> **Your assignment**: Reproduce each line from the records that holds "switching".

> **The records**:
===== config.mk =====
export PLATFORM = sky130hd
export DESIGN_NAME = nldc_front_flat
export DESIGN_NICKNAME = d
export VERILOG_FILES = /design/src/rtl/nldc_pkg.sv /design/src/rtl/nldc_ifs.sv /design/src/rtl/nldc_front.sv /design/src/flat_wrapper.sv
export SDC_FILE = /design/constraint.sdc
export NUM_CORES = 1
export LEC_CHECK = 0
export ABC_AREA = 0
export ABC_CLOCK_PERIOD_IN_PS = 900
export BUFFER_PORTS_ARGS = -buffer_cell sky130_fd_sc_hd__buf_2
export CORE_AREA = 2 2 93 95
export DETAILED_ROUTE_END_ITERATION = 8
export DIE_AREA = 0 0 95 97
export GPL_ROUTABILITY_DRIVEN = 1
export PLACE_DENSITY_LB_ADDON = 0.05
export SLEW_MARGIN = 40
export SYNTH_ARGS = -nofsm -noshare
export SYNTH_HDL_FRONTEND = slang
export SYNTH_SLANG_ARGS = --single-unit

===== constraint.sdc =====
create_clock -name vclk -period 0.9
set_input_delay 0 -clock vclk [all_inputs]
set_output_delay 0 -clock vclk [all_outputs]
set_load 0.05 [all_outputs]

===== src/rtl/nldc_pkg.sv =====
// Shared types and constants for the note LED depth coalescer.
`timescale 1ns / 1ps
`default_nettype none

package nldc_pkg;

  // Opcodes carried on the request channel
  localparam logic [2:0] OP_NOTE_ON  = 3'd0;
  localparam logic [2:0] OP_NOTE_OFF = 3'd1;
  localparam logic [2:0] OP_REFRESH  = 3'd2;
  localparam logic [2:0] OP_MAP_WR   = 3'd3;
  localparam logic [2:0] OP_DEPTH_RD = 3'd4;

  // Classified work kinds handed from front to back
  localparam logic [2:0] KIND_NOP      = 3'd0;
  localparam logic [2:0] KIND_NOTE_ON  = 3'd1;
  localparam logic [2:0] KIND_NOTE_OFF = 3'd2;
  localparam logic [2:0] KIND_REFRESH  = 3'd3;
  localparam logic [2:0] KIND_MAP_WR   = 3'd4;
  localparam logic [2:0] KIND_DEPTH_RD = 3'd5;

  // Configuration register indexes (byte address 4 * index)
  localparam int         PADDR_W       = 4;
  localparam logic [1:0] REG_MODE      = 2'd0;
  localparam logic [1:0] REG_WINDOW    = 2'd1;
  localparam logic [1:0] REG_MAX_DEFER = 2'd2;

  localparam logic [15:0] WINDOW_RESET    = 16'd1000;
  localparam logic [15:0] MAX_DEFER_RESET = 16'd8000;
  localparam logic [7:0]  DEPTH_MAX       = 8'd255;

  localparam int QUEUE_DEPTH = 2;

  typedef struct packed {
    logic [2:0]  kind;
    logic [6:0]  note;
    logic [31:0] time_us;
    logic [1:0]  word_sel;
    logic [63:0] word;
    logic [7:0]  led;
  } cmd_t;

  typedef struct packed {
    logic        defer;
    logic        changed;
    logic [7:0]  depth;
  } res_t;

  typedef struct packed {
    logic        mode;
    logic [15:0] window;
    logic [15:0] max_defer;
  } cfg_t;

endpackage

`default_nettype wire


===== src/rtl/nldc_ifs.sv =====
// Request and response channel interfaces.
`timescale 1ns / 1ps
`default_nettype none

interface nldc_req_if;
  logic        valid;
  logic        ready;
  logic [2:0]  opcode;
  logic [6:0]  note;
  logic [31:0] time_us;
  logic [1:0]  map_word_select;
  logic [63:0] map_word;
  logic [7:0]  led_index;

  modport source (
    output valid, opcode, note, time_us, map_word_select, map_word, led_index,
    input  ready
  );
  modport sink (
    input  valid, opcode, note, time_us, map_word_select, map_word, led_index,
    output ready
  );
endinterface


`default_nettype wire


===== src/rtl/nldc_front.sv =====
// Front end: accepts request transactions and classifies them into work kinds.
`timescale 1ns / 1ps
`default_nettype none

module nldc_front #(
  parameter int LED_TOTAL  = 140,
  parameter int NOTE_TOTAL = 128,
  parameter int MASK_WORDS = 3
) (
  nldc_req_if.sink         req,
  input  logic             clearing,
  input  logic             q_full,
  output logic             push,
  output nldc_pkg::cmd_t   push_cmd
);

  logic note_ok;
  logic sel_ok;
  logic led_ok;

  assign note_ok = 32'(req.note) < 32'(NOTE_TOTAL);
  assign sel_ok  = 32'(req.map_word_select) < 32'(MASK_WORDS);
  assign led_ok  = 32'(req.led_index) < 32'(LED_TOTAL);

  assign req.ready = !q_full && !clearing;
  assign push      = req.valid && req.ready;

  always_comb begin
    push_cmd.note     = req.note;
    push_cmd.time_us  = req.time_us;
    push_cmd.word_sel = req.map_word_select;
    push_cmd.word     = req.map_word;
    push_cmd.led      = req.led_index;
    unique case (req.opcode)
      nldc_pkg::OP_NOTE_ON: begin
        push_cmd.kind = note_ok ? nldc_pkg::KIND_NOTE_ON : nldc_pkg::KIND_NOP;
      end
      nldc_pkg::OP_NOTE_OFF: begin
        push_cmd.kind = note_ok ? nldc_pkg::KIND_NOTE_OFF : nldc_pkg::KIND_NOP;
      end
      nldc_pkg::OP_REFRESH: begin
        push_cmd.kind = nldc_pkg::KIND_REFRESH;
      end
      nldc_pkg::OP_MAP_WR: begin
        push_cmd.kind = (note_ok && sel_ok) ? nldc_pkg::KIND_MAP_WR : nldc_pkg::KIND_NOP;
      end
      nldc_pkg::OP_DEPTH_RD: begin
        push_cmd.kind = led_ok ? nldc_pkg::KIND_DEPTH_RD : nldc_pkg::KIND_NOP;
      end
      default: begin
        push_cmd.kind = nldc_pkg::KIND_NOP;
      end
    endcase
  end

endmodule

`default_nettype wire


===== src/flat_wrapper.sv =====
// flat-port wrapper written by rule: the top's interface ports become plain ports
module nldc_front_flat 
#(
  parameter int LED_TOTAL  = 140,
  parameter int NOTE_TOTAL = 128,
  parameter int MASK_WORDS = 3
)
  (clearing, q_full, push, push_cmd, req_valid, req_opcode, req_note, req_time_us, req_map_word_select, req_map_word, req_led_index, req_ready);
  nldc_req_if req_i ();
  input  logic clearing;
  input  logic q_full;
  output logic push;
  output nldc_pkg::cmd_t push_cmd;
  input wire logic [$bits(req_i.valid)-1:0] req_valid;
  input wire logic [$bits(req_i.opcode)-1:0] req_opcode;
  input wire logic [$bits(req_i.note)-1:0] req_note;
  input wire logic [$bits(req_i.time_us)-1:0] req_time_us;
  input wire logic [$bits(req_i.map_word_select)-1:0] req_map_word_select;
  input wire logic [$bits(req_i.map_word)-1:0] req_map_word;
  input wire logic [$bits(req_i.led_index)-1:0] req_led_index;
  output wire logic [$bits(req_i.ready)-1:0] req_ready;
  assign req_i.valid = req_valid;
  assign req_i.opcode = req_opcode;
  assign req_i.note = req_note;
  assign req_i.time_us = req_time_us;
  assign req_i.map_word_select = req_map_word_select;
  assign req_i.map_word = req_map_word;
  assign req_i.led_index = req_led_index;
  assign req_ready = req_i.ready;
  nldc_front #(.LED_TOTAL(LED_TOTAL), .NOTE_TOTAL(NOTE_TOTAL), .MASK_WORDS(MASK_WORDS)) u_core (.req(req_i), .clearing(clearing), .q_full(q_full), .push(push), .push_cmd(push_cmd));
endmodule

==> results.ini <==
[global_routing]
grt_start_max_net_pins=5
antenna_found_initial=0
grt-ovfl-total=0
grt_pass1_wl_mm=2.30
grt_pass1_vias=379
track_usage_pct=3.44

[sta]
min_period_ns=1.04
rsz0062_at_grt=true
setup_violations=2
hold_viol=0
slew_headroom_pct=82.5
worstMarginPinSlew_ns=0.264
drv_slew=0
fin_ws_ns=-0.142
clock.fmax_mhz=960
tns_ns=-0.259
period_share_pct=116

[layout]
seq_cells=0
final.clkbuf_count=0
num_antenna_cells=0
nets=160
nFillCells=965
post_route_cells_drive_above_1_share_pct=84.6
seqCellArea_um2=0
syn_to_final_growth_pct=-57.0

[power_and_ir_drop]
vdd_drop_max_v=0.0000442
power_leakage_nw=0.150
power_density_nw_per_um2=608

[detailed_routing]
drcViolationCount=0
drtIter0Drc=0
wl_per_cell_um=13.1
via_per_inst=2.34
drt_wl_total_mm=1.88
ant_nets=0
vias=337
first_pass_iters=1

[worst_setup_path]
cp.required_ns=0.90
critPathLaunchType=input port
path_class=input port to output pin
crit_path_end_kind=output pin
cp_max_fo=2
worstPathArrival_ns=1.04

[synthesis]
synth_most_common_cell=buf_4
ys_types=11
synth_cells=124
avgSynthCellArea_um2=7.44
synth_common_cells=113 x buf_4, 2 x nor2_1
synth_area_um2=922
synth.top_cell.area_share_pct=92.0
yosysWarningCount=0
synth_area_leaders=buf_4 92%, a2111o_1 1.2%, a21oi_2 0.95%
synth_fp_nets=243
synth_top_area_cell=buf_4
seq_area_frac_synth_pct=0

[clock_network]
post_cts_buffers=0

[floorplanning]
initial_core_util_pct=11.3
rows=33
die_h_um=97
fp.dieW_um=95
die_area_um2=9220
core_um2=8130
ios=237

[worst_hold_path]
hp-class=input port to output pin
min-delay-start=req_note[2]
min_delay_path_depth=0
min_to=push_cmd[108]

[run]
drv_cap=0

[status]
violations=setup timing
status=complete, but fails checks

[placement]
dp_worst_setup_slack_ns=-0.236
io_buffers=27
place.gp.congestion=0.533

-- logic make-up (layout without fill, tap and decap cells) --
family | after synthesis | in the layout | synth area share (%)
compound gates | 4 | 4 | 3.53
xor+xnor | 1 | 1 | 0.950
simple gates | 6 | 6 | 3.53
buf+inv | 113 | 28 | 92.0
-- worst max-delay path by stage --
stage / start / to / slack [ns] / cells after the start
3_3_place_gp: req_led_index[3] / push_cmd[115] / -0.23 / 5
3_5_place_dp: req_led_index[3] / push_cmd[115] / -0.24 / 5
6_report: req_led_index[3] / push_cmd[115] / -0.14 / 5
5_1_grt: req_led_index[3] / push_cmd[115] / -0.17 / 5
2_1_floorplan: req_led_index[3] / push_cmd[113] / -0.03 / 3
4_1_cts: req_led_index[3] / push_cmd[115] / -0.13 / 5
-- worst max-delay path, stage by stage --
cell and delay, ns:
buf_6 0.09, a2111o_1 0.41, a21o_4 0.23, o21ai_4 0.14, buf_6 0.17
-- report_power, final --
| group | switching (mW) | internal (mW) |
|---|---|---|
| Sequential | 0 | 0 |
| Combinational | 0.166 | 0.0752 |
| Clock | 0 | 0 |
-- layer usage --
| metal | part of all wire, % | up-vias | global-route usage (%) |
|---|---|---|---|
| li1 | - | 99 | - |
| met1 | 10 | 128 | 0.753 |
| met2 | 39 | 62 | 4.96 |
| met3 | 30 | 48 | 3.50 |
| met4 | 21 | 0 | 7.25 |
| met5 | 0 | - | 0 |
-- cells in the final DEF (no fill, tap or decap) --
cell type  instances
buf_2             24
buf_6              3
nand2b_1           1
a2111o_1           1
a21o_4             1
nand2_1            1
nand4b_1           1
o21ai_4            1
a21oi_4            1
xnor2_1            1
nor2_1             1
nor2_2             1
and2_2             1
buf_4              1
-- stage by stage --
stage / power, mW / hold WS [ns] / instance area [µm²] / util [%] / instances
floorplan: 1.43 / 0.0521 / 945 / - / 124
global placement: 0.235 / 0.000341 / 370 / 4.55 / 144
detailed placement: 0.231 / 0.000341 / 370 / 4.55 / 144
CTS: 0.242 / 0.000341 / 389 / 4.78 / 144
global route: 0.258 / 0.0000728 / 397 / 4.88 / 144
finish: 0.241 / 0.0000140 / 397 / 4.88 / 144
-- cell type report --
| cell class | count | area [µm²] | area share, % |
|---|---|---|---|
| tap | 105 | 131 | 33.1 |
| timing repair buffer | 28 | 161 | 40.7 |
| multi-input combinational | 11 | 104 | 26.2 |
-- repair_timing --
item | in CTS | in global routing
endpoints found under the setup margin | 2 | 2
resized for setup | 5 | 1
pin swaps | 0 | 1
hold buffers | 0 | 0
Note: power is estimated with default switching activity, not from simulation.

...

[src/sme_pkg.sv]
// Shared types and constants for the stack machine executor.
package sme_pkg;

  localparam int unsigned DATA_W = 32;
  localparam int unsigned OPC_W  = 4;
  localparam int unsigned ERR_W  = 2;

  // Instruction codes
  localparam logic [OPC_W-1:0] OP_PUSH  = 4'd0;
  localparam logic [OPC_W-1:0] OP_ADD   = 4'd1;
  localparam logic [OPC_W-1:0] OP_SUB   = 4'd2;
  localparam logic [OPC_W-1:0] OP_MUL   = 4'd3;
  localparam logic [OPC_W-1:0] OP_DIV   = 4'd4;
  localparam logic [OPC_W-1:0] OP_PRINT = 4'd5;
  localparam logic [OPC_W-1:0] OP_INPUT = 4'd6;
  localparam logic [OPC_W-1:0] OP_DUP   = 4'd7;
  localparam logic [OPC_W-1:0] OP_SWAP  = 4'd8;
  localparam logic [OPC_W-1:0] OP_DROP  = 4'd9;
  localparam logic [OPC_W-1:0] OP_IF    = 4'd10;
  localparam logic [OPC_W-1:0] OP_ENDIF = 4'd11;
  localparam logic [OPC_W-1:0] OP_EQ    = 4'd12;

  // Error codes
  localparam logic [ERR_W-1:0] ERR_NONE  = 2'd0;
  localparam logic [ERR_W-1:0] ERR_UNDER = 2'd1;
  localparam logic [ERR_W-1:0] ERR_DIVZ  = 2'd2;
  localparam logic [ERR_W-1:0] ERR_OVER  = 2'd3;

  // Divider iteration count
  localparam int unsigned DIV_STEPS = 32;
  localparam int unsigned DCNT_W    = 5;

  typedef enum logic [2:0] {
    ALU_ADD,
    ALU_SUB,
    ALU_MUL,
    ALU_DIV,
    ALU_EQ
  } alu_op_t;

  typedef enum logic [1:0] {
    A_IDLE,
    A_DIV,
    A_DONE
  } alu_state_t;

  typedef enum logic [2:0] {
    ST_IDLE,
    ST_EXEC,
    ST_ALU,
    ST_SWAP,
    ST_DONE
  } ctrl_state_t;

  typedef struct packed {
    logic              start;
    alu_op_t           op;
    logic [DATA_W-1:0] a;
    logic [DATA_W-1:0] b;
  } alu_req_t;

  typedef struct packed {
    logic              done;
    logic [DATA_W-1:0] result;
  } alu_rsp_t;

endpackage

> **Reply to the exercise**:
| group | switching (mW) | internal (mW) |
Note: power is estimated with default switching activity, not from simulation.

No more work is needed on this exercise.